「お前の身勝手な行動で王女殿下が裏切り者だと世間から後ろ指を指される事になるやもしれないのだぞ、何故笑っていられる」
「まぁ、それは確かに申し訳無いとは思う」
「申し訳無い? ただそれだけか!」

 イリオーデがカイルの胸ぐらを掴む。それにはさしものカイルも少し驚いたような顔をした。
 しかしそのイリオーデの言動を、

「イリオーデ卿!」

 焦るハイラが割って入って止めて、

「どれ程憎かろうと相手は他国の王族です! 危害を加えてしまっては姫様の立場が悪くなるだけです!!」
「…………っ!」

 カイルからイリオーデを引き剥がした。引き剥がされたイリオーデは悔しげに俯く。
 そう。
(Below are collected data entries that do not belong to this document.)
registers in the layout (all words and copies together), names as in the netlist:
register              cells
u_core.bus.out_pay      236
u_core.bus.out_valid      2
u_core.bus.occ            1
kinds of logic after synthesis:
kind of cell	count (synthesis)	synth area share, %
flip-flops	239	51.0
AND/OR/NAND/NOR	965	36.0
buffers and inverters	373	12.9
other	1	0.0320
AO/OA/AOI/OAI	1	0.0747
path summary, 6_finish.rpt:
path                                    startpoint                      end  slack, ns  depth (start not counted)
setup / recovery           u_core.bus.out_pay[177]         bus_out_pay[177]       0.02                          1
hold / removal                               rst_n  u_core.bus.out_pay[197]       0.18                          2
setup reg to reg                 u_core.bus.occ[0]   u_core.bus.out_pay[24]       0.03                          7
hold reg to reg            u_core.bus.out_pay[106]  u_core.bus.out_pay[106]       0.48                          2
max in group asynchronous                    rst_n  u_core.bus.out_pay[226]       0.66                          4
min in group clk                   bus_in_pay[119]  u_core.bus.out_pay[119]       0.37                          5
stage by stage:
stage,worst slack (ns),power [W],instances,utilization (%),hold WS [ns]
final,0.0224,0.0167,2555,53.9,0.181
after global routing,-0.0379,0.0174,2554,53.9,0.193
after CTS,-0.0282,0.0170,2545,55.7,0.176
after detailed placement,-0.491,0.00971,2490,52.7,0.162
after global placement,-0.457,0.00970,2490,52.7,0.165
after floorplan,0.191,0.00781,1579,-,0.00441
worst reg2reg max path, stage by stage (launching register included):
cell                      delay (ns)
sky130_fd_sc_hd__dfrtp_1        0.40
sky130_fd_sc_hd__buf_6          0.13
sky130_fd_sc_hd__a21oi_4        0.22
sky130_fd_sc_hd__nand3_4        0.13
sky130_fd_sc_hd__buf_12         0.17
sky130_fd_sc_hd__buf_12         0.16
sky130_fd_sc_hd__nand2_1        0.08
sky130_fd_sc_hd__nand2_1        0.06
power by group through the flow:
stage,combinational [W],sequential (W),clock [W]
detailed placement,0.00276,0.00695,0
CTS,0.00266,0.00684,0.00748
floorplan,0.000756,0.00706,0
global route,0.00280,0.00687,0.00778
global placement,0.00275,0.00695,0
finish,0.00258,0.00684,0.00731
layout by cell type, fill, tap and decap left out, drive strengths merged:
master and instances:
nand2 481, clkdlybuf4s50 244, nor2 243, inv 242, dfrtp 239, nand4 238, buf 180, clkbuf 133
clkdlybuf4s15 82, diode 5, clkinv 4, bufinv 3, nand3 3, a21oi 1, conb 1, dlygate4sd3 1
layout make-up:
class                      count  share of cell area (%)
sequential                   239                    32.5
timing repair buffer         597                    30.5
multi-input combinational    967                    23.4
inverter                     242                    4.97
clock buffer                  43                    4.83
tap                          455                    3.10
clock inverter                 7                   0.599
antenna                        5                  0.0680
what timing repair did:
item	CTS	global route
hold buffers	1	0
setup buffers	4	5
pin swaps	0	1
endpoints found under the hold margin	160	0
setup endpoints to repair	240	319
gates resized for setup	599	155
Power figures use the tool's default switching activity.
瞬間転移を用いて不法入国しているとは言え、カイルがハミルディーヒ王国の第四王子である事実は変わらない。
 もしカイルが帝国で危害を加えられたりすれば、それが切っ掛けで戦争が起こるやもしれないし、そうでなくともイリオーデを従えるアミレスに責任が問われその立場が悪くなる事だろう。
 それを理解して、イリオーデも嫌々カイルから手を離したのだ。

「……あー、俺、未来予知出来るんだよ」

 場の空気を感じ取り、カイルはようやく神妙な面持ちを作り口を開いた。
 その突拍子の無い発言に、誰も彼もがゴミを見るような目でカイルを見る中、

「ある程度先の未来がたまにぼやーっと見えるんだよね。実はそこでたまたまアイツが考えた暗号を見たから、それを使って手紙送ってみたんだ。そしたら、将来自分が考える事になる暗号だからかアイツも分かったみたいで……それからというもの世間話をする友達になったって訳」

 カイルはその場ででっち上げた嘘八百を躊躇いも無く口にした。
 そう、全くの嘘である。どうすればこのアミレスに執着している奴等を納得させられるか、と考えた末にカイルが導き出した答え(うそ)である。